There is material below. Print exactly the lines starting at the line with "Combinational: 1.44 / 1.91" and ending at the line with "Multi-Input combinational cell: 1364 / 19.0", ends included, and no others.

[DATA SHOWN Boundary: Start]

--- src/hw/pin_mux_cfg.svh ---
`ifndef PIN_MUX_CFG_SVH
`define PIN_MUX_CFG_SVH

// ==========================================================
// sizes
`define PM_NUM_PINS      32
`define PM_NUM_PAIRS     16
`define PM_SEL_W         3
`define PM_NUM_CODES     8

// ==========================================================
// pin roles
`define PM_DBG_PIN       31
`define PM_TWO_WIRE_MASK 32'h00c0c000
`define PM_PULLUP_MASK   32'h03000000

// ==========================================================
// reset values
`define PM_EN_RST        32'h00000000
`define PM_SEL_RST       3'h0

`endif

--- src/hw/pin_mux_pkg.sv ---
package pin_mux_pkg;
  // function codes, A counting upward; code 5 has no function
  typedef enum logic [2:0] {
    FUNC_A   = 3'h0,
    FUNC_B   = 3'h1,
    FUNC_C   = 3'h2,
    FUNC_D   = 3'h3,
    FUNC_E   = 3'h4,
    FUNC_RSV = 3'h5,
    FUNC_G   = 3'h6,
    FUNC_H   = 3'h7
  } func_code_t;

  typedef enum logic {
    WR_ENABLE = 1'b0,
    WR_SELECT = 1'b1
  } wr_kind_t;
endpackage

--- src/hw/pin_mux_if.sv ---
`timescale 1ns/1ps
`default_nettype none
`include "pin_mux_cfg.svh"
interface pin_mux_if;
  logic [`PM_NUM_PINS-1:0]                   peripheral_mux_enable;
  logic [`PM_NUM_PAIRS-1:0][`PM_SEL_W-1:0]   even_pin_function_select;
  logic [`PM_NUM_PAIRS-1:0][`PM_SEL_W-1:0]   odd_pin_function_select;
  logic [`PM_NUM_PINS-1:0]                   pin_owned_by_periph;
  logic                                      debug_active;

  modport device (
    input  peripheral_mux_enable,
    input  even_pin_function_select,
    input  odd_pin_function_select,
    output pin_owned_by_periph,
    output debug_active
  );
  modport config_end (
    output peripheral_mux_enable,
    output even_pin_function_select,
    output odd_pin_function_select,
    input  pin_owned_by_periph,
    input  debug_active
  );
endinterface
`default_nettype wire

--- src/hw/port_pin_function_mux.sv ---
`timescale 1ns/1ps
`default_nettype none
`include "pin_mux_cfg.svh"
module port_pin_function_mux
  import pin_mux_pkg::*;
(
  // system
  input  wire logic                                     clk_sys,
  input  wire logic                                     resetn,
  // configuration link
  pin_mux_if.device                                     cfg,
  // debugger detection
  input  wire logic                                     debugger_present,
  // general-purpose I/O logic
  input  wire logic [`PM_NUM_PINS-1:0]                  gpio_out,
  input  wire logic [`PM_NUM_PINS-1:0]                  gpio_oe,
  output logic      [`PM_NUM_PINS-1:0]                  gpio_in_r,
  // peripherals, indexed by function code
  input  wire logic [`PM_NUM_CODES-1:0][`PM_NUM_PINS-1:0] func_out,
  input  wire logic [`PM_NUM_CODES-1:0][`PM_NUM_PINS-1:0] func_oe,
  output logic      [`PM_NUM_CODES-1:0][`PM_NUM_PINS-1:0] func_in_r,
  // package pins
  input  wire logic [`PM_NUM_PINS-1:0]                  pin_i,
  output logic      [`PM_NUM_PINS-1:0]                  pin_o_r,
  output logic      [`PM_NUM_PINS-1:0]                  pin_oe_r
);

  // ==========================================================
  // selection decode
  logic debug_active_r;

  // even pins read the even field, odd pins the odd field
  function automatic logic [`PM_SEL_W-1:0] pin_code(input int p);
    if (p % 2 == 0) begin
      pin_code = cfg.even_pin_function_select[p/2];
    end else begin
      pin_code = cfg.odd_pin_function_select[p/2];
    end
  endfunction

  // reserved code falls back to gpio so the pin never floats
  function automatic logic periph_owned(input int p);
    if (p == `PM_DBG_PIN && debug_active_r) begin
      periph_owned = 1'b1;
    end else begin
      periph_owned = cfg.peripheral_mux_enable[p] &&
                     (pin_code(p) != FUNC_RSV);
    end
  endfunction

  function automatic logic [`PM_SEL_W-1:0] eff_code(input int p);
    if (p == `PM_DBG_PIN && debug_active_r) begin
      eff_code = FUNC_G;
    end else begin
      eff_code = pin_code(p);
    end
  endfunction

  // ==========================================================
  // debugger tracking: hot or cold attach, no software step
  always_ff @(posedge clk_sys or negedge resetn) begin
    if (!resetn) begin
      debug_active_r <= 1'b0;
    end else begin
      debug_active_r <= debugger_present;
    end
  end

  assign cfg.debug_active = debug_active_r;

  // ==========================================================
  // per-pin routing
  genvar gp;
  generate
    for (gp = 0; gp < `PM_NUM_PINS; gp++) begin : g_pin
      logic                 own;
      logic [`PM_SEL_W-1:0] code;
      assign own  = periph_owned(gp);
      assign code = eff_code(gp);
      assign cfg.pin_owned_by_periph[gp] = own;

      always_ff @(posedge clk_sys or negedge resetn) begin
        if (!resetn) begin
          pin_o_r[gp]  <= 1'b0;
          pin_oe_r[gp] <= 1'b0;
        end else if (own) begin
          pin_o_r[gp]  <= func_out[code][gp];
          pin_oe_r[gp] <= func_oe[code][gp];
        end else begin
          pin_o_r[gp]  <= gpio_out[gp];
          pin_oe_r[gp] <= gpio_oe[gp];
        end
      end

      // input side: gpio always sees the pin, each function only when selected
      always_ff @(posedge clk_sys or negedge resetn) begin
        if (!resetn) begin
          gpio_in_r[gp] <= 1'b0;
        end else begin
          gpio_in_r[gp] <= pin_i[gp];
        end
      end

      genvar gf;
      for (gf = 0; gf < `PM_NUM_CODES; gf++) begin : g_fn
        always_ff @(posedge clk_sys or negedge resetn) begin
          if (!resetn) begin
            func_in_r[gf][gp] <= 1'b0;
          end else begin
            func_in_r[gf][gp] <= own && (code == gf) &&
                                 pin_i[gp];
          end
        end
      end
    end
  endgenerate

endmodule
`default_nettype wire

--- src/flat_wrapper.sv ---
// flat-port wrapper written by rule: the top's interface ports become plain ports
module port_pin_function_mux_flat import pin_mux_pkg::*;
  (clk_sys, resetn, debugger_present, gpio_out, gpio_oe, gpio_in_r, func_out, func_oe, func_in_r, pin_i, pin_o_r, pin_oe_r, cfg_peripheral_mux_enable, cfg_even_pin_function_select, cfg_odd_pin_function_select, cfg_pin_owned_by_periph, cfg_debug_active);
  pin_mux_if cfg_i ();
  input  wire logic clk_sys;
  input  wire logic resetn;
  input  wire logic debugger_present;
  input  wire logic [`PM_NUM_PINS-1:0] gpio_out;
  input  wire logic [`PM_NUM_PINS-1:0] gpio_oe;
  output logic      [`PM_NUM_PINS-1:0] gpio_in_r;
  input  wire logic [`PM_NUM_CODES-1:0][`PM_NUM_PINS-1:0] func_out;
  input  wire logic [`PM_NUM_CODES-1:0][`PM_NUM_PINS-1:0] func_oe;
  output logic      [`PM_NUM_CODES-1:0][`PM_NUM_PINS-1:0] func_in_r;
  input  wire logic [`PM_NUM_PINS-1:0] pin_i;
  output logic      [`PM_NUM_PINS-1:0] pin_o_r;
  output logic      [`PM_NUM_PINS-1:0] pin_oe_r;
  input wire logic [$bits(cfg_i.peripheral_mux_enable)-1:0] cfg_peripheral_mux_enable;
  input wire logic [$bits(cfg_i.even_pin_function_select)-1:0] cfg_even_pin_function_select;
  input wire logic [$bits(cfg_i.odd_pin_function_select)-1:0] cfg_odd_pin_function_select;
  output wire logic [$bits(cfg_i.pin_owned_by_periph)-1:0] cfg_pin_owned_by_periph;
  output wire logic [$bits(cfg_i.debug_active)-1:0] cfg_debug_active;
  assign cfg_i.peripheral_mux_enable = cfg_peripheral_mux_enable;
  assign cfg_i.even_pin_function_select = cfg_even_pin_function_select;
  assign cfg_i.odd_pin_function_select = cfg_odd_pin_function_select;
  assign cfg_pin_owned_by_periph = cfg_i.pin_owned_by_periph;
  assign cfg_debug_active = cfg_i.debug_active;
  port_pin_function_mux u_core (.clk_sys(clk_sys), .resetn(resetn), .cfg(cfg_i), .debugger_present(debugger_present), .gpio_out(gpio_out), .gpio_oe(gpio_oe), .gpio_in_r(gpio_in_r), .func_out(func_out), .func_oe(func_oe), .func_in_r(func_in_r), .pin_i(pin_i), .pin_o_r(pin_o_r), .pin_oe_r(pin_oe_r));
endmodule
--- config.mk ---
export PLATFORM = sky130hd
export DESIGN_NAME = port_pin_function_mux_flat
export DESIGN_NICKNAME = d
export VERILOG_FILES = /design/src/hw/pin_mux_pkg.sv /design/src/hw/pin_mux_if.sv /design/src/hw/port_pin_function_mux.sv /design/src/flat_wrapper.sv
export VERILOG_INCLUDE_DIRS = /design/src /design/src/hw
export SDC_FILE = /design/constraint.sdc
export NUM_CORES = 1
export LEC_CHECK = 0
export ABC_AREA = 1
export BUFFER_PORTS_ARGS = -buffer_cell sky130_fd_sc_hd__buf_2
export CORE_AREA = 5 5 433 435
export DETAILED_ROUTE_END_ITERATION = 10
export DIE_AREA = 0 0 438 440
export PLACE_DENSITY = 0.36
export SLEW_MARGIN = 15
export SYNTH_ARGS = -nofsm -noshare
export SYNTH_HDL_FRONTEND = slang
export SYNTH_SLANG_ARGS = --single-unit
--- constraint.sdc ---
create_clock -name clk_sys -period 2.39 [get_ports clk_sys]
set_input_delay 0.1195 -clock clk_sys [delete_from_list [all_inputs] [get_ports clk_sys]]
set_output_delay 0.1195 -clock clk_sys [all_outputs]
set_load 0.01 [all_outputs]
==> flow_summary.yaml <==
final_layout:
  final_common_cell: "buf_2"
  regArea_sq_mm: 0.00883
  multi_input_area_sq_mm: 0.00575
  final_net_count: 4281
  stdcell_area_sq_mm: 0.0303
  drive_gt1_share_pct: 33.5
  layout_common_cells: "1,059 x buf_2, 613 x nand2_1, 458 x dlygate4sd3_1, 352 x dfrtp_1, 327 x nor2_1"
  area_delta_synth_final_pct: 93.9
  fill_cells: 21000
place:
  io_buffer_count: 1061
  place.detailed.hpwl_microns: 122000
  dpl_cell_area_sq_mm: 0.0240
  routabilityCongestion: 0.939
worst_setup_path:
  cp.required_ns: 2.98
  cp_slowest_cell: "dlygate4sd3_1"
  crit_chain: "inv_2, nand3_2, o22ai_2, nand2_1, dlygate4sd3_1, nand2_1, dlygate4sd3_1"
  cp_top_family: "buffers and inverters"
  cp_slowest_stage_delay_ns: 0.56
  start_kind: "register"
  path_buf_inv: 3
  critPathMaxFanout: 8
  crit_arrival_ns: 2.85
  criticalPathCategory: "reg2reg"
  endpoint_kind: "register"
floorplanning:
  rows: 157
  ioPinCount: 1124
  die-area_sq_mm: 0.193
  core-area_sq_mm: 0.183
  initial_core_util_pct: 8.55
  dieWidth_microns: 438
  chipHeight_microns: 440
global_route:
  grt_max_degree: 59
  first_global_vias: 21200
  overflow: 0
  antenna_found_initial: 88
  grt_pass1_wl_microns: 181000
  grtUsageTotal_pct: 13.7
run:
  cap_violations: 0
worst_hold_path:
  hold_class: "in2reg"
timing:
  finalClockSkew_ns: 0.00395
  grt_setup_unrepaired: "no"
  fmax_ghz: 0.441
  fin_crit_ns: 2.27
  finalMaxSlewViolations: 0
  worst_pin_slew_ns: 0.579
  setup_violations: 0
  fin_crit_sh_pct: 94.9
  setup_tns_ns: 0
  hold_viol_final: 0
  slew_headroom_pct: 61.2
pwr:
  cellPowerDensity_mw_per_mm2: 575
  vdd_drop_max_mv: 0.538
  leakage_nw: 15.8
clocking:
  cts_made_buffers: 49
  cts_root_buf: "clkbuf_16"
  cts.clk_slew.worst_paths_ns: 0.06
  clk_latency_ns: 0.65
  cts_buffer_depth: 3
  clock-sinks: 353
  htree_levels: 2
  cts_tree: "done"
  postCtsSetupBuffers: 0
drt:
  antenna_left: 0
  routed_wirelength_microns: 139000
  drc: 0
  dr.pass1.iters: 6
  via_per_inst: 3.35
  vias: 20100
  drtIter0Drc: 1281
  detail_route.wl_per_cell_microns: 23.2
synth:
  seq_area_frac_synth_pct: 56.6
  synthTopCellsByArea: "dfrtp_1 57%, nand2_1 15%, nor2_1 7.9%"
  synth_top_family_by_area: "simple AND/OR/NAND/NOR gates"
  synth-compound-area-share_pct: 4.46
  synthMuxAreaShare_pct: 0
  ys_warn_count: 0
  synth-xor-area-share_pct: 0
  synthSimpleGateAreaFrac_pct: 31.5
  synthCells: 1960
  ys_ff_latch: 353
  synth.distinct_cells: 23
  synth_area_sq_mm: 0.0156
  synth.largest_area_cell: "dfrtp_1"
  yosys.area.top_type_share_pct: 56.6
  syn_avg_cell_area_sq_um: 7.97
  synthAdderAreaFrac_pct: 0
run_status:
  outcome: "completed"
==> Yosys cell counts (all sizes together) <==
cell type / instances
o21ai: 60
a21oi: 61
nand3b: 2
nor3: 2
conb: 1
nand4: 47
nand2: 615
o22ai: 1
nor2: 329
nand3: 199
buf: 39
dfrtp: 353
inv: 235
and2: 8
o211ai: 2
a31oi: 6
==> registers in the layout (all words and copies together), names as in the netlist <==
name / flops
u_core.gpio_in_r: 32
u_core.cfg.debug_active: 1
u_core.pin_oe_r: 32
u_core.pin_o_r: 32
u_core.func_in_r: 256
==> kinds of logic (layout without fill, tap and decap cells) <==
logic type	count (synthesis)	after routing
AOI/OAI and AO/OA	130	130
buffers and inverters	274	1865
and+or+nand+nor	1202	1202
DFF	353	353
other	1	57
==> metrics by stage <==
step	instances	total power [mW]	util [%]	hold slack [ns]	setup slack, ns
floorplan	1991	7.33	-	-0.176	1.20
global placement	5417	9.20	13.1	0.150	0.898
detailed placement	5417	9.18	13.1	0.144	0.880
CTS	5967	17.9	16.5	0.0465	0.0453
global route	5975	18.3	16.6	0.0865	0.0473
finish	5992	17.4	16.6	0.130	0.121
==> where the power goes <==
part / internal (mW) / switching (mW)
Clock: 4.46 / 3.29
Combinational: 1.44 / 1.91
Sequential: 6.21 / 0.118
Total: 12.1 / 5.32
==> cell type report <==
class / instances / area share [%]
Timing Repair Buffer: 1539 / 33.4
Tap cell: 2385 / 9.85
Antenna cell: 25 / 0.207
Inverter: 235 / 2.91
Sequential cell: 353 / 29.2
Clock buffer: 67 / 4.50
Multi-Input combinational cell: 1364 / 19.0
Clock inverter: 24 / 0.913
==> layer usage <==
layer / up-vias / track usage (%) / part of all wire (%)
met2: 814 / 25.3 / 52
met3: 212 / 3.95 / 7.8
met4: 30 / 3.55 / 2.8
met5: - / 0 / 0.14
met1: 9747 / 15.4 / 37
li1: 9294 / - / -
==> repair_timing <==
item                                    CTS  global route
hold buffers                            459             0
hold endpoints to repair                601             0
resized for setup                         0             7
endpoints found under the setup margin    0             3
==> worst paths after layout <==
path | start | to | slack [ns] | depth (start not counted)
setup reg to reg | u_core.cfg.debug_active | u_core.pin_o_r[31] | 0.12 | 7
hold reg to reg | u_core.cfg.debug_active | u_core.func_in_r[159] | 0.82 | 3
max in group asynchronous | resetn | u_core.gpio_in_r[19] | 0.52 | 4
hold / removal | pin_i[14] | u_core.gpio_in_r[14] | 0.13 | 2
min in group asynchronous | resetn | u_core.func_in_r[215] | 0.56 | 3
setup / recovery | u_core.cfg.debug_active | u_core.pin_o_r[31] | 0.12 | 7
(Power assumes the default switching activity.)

[DATA SHOWN Boundary: End]

• _WRITTEN SOLUTION_:
Combinational: 1.44 / 1.91
Sequential: 6.21 / 0.118
Total: 12.1 / 5.32
==> cell type report <==
class / instances / area share [%]
Timing Repair Buffer: 1539 / 33.4
Tap cell: 2385 / 9.85
Antenna cell: 25 / 0.207
Inverter: 235 / 2.91
Sequential cell: 353 / 29.2
Clock buffer: 67 / 4.50
Multi-Input combinational cell: 1364 / 19.0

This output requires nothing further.